Tuesday, 17 October 2017

Sabbatical Picture No 7 Still Standing


Storm Ophelia blew through yesterday amid the inevitable 21st century meteorological hysterics - unprecedented, catastrophic (this is a really pop twitter-ism just now), life-threatening (true - but so is the M25 and so why isn't that in the traffic news?).

On the edge of the North Atlantic people live, and lived, for whom Ophelia was just a noticeably windy few hours.  These standing stones show that like Stonehenge the exposed moors of the Isle of Lewis have more history of settlement than London, though faring less well in the last 2000 years or so.

There aren't many warm, still summer days on the Atlantic coast of the Isle of Lewis.  But that didn't mean that people couldn't be warm and still.  The secret is having a fire (conveniently achieved by walking outside and cutting some peat) and by having very thick stone walls (conveniently achieved by utilising vast numbers of boulders broken off the land by the weather).  Unlike the sad stories currently circulating from the balmy climes of California and Iberia (where wildfires are destroying people, their lives and their homes) the crofters of Lewis lived with storms in houses that in part still stand.


The secret of a peaceful life is not found not in the climate, but in the refuge we have found.  

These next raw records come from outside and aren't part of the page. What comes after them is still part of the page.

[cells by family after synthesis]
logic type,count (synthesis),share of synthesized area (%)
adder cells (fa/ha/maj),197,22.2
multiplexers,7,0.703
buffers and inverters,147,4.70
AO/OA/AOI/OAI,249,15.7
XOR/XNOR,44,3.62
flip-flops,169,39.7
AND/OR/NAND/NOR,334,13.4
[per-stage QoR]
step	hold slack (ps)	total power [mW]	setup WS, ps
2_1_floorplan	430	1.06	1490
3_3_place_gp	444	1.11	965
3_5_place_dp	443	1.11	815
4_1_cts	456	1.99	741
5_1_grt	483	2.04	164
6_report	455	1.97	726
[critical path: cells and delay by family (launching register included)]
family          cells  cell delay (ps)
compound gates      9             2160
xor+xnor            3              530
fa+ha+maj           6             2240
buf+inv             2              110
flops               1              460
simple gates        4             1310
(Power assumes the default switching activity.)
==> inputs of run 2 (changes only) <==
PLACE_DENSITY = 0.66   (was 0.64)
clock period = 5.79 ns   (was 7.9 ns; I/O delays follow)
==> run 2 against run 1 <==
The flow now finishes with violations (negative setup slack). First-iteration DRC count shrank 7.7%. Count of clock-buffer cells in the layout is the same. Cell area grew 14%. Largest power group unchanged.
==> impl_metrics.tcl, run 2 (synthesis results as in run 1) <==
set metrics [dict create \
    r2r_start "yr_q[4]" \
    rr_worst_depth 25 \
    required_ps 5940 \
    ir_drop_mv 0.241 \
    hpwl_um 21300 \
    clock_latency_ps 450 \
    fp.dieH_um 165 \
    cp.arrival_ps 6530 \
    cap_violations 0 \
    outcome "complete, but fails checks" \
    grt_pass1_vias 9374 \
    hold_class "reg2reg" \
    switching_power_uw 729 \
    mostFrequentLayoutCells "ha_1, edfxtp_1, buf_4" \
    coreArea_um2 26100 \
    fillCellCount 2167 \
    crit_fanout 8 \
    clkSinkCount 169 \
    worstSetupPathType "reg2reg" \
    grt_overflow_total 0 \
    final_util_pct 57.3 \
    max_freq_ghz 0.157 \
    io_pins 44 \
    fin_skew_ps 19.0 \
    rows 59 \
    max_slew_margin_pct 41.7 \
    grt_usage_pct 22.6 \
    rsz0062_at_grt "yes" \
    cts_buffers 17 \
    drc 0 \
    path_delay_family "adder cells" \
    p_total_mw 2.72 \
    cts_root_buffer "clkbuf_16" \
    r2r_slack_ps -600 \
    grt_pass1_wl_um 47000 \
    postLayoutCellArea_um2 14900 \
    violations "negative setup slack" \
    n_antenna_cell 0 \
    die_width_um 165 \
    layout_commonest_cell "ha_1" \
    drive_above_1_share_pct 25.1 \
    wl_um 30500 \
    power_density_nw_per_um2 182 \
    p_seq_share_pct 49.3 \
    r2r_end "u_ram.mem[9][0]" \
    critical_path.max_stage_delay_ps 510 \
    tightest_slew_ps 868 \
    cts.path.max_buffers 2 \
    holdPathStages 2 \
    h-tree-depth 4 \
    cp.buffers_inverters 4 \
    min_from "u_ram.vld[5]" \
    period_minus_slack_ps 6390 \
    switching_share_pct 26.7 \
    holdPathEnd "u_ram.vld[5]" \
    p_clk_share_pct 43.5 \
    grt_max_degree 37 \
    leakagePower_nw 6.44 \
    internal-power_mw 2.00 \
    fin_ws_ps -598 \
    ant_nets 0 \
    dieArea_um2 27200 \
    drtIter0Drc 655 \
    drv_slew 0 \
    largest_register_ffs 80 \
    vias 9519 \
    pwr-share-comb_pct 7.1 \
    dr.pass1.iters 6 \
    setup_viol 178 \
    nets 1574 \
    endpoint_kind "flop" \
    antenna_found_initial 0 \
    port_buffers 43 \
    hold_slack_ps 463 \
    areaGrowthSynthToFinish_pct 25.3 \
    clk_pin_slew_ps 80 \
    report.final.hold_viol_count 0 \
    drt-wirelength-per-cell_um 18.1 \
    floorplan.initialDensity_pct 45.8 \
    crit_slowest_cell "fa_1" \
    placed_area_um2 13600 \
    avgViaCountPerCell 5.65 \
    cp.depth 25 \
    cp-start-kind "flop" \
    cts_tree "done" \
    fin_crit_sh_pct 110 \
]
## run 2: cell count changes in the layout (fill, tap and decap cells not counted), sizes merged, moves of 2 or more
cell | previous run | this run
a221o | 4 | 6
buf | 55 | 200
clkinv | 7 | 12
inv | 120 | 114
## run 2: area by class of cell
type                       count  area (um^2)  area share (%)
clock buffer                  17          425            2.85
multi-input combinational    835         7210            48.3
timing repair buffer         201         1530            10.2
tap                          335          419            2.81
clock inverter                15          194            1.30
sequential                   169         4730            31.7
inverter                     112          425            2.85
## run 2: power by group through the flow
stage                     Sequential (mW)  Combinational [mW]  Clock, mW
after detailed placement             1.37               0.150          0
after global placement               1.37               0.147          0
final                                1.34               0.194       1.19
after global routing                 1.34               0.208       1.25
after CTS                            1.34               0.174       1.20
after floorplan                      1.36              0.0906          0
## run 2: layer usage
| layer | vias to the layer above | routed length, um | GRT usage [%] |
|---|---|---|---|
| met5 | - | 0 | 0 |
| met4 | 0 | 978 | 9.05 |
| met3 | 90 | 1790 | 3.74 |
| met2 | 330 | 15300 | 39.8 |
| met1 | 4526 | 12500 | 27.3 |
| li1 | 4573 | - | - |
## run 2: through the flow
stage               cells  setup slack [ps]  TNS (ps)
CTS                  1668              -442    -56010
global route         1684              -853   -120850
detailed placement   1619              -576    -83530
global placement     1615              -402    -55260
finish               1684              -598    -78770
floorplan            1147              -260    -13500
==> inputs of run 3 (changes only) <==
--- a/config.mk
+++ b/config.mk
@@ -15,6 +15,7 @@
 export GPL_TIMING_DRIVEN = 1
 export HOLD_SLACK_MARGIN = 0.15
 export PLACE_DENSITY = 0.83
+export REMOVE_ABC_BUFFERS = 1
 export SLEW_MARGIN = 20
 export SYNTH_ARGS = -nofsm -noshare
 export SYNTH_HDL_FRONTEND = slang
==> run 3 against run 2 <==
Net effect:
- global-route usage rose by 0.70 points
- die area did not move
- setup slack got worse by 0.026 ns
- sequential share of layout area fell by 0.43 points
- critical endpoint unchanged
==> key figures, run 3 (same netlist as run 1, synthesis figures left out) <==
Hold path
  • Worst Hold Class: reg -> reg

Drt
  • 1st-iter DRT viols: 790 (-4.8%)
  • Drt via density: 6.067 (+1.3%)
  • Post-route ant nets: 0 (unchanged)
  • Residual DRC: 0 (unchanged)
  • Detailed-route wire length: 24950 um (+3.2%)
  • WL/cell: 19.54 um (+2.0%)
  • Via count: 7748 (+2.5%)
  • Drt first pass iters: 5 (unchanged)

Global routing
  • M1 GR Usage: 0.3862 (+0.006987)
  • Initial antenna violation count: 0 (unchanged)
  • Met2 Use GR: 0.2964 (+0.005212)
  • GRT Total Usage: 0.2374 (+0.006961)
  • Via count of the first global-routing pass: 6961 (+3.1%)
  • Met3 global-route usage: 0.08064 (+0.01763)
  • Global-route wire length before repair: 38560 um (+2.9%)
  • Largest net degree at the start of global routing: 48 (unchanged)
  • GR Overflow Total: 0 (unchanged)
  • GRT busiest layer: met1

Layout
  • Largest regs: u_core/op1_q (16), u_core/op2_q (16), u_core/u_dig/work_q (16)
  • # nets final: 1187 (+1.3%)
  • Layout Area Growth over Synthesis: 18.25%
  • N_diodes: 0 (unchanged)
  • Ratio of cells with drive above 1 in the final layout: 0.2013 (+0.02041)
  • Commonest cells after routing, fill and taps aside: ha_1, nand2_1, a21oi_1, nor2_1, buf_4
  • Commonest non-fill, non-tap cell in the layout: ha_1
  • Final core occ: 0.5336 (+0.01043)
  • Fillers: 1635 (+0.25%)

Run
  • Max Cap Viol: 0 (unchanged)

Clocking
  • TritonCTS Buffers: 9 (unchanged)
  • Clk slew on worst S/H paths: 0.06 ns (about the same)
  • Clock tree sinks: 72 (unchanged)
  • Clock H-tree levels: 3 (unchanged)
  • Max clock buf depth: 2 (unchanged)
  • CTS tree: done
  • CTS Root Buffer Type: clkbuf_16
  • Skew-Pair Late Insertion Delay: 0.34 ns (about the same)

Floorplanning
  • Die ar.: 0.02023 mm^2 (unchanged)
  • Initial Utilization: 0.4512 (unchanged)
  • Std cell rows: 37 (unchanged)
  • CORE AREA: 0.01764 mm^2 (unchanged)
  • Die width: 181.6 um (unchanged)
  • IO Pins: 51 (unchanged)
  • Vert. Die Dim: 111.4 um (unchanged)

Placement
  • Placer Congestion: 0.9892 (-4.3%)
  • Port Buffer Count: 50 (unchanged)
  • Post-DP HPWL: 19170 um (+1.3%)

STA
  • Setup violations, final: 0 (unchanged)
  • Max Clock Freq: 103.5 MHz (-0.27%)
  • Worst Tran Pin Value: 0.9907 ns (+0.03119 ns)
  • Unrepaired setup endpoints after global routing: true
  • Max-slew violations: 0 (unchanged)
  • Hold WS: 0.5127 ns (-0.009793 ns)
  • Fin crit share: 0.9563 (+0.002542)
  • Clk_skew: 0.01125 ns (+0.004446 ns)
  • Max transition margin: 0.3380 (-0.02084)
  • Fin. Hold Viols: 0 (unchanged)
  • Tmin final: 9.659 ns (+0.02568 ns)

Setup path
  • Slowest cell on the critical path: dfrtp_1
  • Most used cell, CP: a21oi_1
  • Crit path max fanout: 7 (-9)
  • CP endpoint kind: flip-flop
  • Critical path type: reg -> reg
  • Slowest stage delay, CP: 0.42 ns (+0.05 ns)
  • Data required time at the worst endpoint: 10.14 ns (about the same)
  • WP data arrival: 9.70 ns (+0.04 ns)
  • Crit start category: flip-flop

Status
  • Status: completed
[src/rtl/cpt_mem.sv]
// ----------------------------------------------------------------------------
// cpt_mem
// Entry store: one write port and one read port with registered read data.
// ----------------------------------------------------------------------------
module cpt_mem
	import cpt_pkg::*;
#(
	parameter int unsigned ENTRIES = 64,
	parameter int unsigned AW      = 6
) (
	input  logic          clk,
	input  logic          we,
	input  logic [AW-1:0] waddr,
	input  entry_t        wdata,
	input  logic          re,
	input  logic [AW-1:0] raddr,
	output entry_t        rdata
);

	entry_t mem_q [ENTRIES];
	entry_t rdata_q;

	// Write port.
	always_ff @(posedge clk) begin
		if (we) begin
			mem_q[waddr] <= wdata;
		end
	end

	// Read port; the data holds until the next read.
	always_ff @(posedge clk) begin
		if (re) begin
			rdata_q <= mem_q[raddr];
		end
	end

	assign rdata = rdata_q;

endmodule

[src/rtl/cpt_alu.sv]
// ----------------------------------------------------------------------------
// cpt_alu
// Shared unit: compares a stored key with the command key and forms the
// saturating count and total sums.
// ----------------------------------------------------------------------------
module cpt_alu
	import cpt_pkg::*;
(
	input  entry_t      entry,
	input  logic [15:0] key,
	input  logic [15:0] amount,
	input  logic [23:0] total,
	output alu_out_t    res
);

	logic [15:0] entry_key;
	logic [16:0] cnt_wide;
	logic [24:0] tot_wide;

	// Key compare, residue first, both unsigned.
	assign entry_key  = {entry.residue, entry.structure_code};
	assign res.key_lt = entry_key < key;
	assign res.key_eq = entry_key == key;

	// Saturating sums.
	assign cnt_wide      = 17'(entry.count) + 17'(amount);
	assign tot_wide      = 25'(total) + 25'(amount);
	assign res.count_sum = cnt_wide[16] ? COUNT_MAX : cnt_wide[15:0];
	assign res.total_sum = tot_wide[24] ? TOTAL_MAX : tot_wide[23:0];

endmodule
`src/serial_idle_gap_frame_receiver_core_defines.svh`:
```
// Assertion macros shared by the idle-gap frame receiver RTL.
// Needs clk_i and rst_ni in the scope of every use.
`ifndef SERIAL_IDLE_GAP_FRAME_RECEIVER_CORE_DEFINES_SVH
`define SERIAL_IDLE_GAP_FRAME_RECEIVER_CORE_DEFINES_SVH

// same-cycle implication
`define SIGFR_ASSERT_IMPL(label, ante, cons) \
  label: assert property (@(posedge clk_i) disable iff (!rst_ni) (ante) |-> (cons)) \
    else $error("sigfr assertion failed");

// next-cycle implication
`define SIGFR_ASSERT_NEXT(label, ante, cons) \
  label: assert property (@(posedge clk_i) disable iff (!rst_ni) (ante) |=> (cons)) \
    else $error("sigfr assertion failed");

`endif

```
`src/sigfr_pkg.sv`:
```
// Shared constants and types of the idle-gap frame receiver.
// No dependencies.
`default_nettype none
package sigfr_pkg;

  localparam int FRAME_DEPTH = 64;
  localparam int ADDR_W      = $clog2(FRAME_DEPTH);
  localparam int CNT_W       = $clog2(FRAME_DEPTH + 1);

  localparam int BYTE_W   = 8;
  localparam int IDLE_W   = 8;
  localparam int POS_W    = 6;
  localparam int LEN_W    = 7;
  localparam int OUT_W    = 24;

  localparam logic [IDLE_W-1:0] TIMEOUT_RESET = 8'd20;
  localparam logic [IDLE_W-1:0] IDLE_MAX      = 8'd255;

  // configuration register indexes (word address paddr[2])
  localparam logic REG_IDLE_TIMEOUT = 1'b0;

  typedef enum logic {
    MODE_BYTE = 1'b0,
    MODE_TICK = 1'b1
  } mode_e;

  // frame store write port
  typedef struct packed {
    logic              en;
    logic [ADDR_W-1:0] addr;
    logic [BYTE_W-1:0] data;
  } store_wr_t;

  // closed frame handed from front to back
  typedef struct packed {
    logic             push;
    logic [CNT_W-1:0] len;
  } frame_cmd_t;

endpackage
`default_nettype wire

```
`src/serial_idle_gap_frame_receiver_core.sv`:
```
// Top level of the idle-gap serial frame receiver: APB register, front, queue, back.
// Depends on sigfr_pkg, sigfr_front, sigfr_queue, sigfr_back.
//
// Input beats carry either a received byte (tuser = 0) or one tick of the
// millisecond time base (tuser = 1). Bytes are stored in a 64-entry frame
// store until it is full; each stored byte clears the idle counter and opens
// a frame. Ticks advance the saturating idle counter; when a frame is open and
// the count exceeds idle_timeout (APB register at byte address 0, reset 20),
// the frame closes and its bytes leave on the master stream in order, each
// with its position and the frame length, tlast on the final one. Tick beats
// are always accepted; byte beats are accepted only while no closed frame is
// queued or being read out. Each byte of a closed frame is read from the
// single-port-read store, then presented and held until downstream takes it;
// byte beats are held off while that readout runs, ticks are still accepted. The
// frame store needs no clearing after reset: only written entries are read.
`default_nettype none
module serial_idle_gap_frame_receiver_core import sigfr_pkg::*; (
  input  wire logic        clk_i,
  input  wire logic        rst_ni,
  // APB configuration port
  input  wire logic        psel,
  input  wire logic        penable,
  input  wire logic        pwrite,
  input  wire logic [2:0]  paddr,
  input  wire logic [31:0] pwdata,
  output logic [31:0]      prdata,
  output logic             pready,
  // slave stream
  input  wire logic        s_axis_tvalid,
  output logic             s_axis_tready,
  input  wire logic [7:0]  s_axis_tdata,   // [7:0] rx_byte
  input  wire logic        s_axis_tuser,   // [0] mode
  // master stream
  output logic             m_axis_tvalid,
  input  wire logic        m_axis_tready,
  output logic [23:0]      m_axis_tdata,   // [7:0] frame_byte, [13:8] byte_position,
                                           // [20:14] frame_length, [23:21] zero
  output logic             m_axis_tlast    // last_byte
);

  logic [IDLE_W-1:0] timeout_q;
  logic              cfg_wr;

  store_wr_t         store_wr;
  frame_cmd_t        cmd;
  logic              q_valid, q_pop, busy;
  logic [CNT_W-1:0]  q_len;
  logic [BYTE_W-1:0] out_byte;
  logic [POS_W-1:0]  out_pos;
  logic [LEN_W-1:0]  out_len;

  // register file: one word, selected by paddr[2]; other word reads zero
  assign pready = 1'b1;
  assign cfg_wr = psel && penable && pwrite && pready && (paddr[2] == REG_IDLE_TIMEOUT);
  assign prdata = (paddr[2] == REG_IDLE_TIMEOUT) ? {24'd0, timeout_q} : 32'd0;

  always_ff @(posedge clk_i or negedge rst_ni) begin
    if (!rst_ni) begin
      timeout_q <= TIMEOUT_RESET;
    end else if (cfg_wr) begin
      timeout_q <= pwdata[IDLE_W-1:0];
    end
  end

  sigfr_front u_front (
    .clk_i      (clk_i),
    .rst_ni     (rst_ni),
    .in_valid_i (s_axis_tvalid),
    .in_ready_o (s_axis_tready),
    .in_mode_i  (s_axis_tuser),
    .in_byte_i  (s_axis_tdata),
    .timeout_i  (timeout_q),
    .busy_i     (busy),
    .store_wr_o (store_wr),
    .cmd_o      (cmd)
  );

  // holds closed-frame lengths until the back end picks them up
  sigfr_queue u_queue (
    .clk_i   (clk_i),
    .rst_ni  (rst_ni),
    .cmd_i   (cmd),
    .pop_i   (q_pop),
    .valid_o (q_valid),
    .len_o   (q_len)
  );

  sigfr_back u_back (
    .clk_i       (clk_i),
    .rst_ni      (rst_ni),
    .store_wr_i  (store_wr),
    .q_valid_i   (q_valid),
    .q_len_i     (q_len),
    .q_pop_o     (q_pop),
    .busy_o      (busy),
    .out_valid_o (m_axis_tvalid),
    .out_ready_i (m_axis_tready),
    .out_byte_o  (out_byte),
    .out_pos_o   (out_pos),
    .out_len_o   (out_len),
    .out_last_o  (m_axis_tlast)
  );

  assign m_axis_tdata = {3'b000, out_len, out_pos, out_byte};

endmodule
`default_nettype wire

```
`src/sigfr_front.sv`:
```
// Input side: classifies beats, fills the frame store, runs the idle timer.
// Depends on sigfr_pkg and the assertion macro header.
`default_nettype none
`include "serial_idle_gap_frame_receiver_core_defines.svh"
module sigfr_front import sigfr_pkg::*; (
  input  wire logic              clk_i,
  input  wire logic              rst_ni,
  input  wire logic              in_valid_i,
  output logic                   in_ready_o,
  input  wire logic              in_mode_i,
  input  wire logic [BYTE_W-1:0] in_byte_i,
  input  wire logic [IDLE_W-1:0] timeout_i,
  input  wire logic              busy_i,
  output store_wr_t              store_wr_o,
  output frame_cmd_t             cmd_o
);

  logic [CNT_W-1:0]  cnt_q, cnt_d;
  logic [IDLE_W-1:0] idle_q, idle_d, idle_inc;
  logic              started_q, started_d;
  logic              accept;
  logic              room;

  // bytes wait while the back end still reads the store; ticks never wait
  assign in_ready_o = !((in_mode_i == MODE_BYTE) && busy_i);
  assign accept     = in_valid_i && in_ready_o;
  assign room       = cnt_q < CNT_W'(FRAME_DEPTH);
  assign idle_inc   = (idle_q == IDLE_MAX) ? idle_q : idle_q + 8'd1;

  always_comb begin
    cnt_d      = cnt_q;
    idle_d     = idle_q;
    started_d  = started_q;
    store_wr_o = '{en: 1'b0, addr: cnt_q[ADDR_W-1:0], data: in_byte_i};
    cmd_o      = '{push: 1'b0, len: cnt_q};
    if (accept) begin
      if (in_mode_i == MODE_BYTE) begin
        if (room) begin
          store_wr_o.en = 1'b1;
          cnt_d         = cnt_q + 1'b1;
          idle_d        = '0;
          started_d     = 1'b1;
        end
      end else begin
        idle_d = idle_inc;
        if (started_q && (idle_inc > timeout_i)) begin
          cmd_o.push = 1'b1;
          cnt_d      = '0;
          started_d  = 1'b0;
        end
      end
    end
  end

  always_ff @(posedge clk_i or negedge rst_ni) begin
    if (!rst_ni) begin
      cnt_q     <= '0;
      idle_q    <= '0;
      started_q <= 1'b0;
    end else begin
      cnt_q     <= cnt_d;
      idle_q    <= idle_d;
      started_q <= started_d;
    end
  end

  `SIGFR_ASSERT_IMPL(a_started_has_bytes, started_q, cnt_q != '0)
  `SIGFR_ASSERT_IMPL(a_no_write_while_busy, store_wr_o.en, !busy_i)
  `SIGFR_ASSERT_NEXT(a_close_clears, cmd_o.push, (cnt_q == '0) && !started_q)

endmodule
`default_nettype wire

```
`src/sigfr_queue.sv`:
```
// Two-entry queue of closed-frame lengths between front and back.
// Depends on sigfr_pkg.
`default_nettype none
module sigfr_queue import sigfr_pkg::*; (
  input  wire logic             clk_i,
  input  wire logic             rst_ni,
  input  wire frame_cmd_t       cmd_i,
  input  wire logic             pop_i,
  output logic                  valid_o,
  output logic [CNT_W-1:0]      len_o
);

  logic [CNT_W-1:0] slot_q [2];
  logic             wr_ptr_q, rd_ptr_q;
  logic [1:0]       fill_q;

  assign valid_o = fill_q != 2'd0;
  assign len_o   = slot_q[rd_ptr_q];

  always_ff @(posedge clk_i) begin
    if (cmd_i.push) begin
      slot_q[wr_ptr_q] <= cmd_i.len;
    end
  end

  always_ff @(posedge clk_i or negedge rst_ni) begin
    if (!rst_ni) begin
      wr_ptr_q <= 1'b0;
      rd_ptr_q <= 1'b0;
      fill_q   <= 2'd0;
    end else begin
      if (cmd_i.push) wr_ptr_q <= !wr_ptr_q;
      if (pop_i)      rd_ptr_q <= !rd_ptr_q;
      fill_q <= fill_q + {1'b0, cmd_i.push} - {1'b0, pop_i};
    end
  end

endmodule
`default_nettype wire

```
`src/sigfr_back.sv`:
```
// Output side: frame store memory and the sequencer that reads a closed frame out.
// Depends on sigfr_pkg and the assertion macro header.
`default_nettype none
`include "serial_idle_gap_frame_receiver_core_defines.svh"
module sigfr_back import sigfr_pkg::*; (
  input  wire logic              clk_i,
  input  wire logic              rst_ni,
  input  wire store_wr_t         store_wr_i,
  input  wire logic              q_valid_i,
  input  wire logic [CNT_W-1:0]  q_len_i,
  output logic                   q_pop_o,
  output logic                   busy_o,
  output logic                   out_valid_o,
  input  wire logic              out_ready_i,
  output logic [BYTE_W-1:0]      out_byte_o,
  output logic [POS_W-1:0]       out_pos_o,
  output logic [LEN_W-1:0]       out_len_o,
  output logic                   out_last_o
);

  typedef enum logic [1:0] {
    S_IDLE,
    S_READ,
    S_SHOW
  } state_e;

  logic [BYTE_W-1:0] mem [FRAME_DEPTH];
  logic [BYTE_W-1:0] rd_data_q;
  logic              rd_en;

  state_e            state_q;
  logic [ADDR_W-1:0] idx_q;
  logic [CNT_W-1:0]  len_q;
  logic              valid_q;
  logic              last;

  assign q_pop_o = (state_q == S_IDLE) && q_valid_i;
  assign busy_o  = (state_q != S_IDLE) || q_valid_i;
  assign rd_en   = state_q == S_READ;
  assign last    = (CNT_W'(idx_q) + 1'b1) == len_q;

  always_ff @(posedge clk_i) begin
    if (store_wr_i.en) begin
      mem[store_wr_i.addr] <= store_wr_i.data;
    end
    if (rd_en) begin
      rd_data_q <= mem[idx_q];
    end
  end

  always_ff @(posedge clk_i or negedge rst_ni) begin
    if (!rst_ni) begin
      state_q <= S_IDLE;
      idx_q   <= '0;
      len_q   <= '0;
      valid_q <= 1'b0;
    end else begin
      unique case (state_q)
        S_IDLE: begin
          if (q_valid_i) begin
            len_q   <= q_len_i;
            idx_q   <= '0;
            state_q <= S_READ;
          end
        end
        S_READ: begin
          valid_q <= 1'b1;
          state_q <= S_SHOW;
        end
        S_SHOW: begin
          if (out_ready_i) begin
            valid_q <= 1'b0;
            if (last) begin
              state_q <= S_IDLE;
            end else begin
              idx_q   <= idx_q + 1'b1;
              state_q <= S_READ;
            end
          end
        end
        default: state_q <= S_IDLE;
      endcase
    end
  end

  assign out_valid_o = valid_q;
  assign out_byte_o  = rd_data_q;
  assign out_pos_o   = POS_W'(idx_q);
  assign out_len_o   = LEN_W'(len_q);
  assign out_last_o  = last;

  `SIGFR_ASSERT_IMPL(a_valid_in_range, valid_q, (len_q != '0) && (CNT_W'(idx_q) < len_q))
  `SIGFR_ASSERT_IMPL(a_valid_only_show, valid_q, state_q == S_SHOW)
  `SIGFR_ASSERT_NEXT(a_pop_starts, q_pop_o, (state_q == S_READ) && (idx_q == '0))

endmodule
`default_nettype wire

```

My life is hid with Christ in God, wrote the apostle.

Monday, 31 July 2017

Home


It would never work in an estate agent's (realtor's) window or website.  Yet until the 1930s this was home to a Hebridean family and, as necessary, their livestock.  

What no picture can convey is how nice it is.  The smell of burning peat, the warm shelter from the wind howling off the ocean outside, the self sufficiency of a setting in tune with its natural surrounds. 

Having a very good internet connection has become important (and ironically my mobile phone signal was way better there than it is in Muswell Hill).  Yet this connectedness has come at a price of disconnectedness; from each other in family and community, from the rhythms of night and day, wild and gentle weather, from connectedness to animals and to the land around us and probably most profoundly a disconnectedness from our own souls and from our God.

Are we at home in contemporary London?  Is that even possible?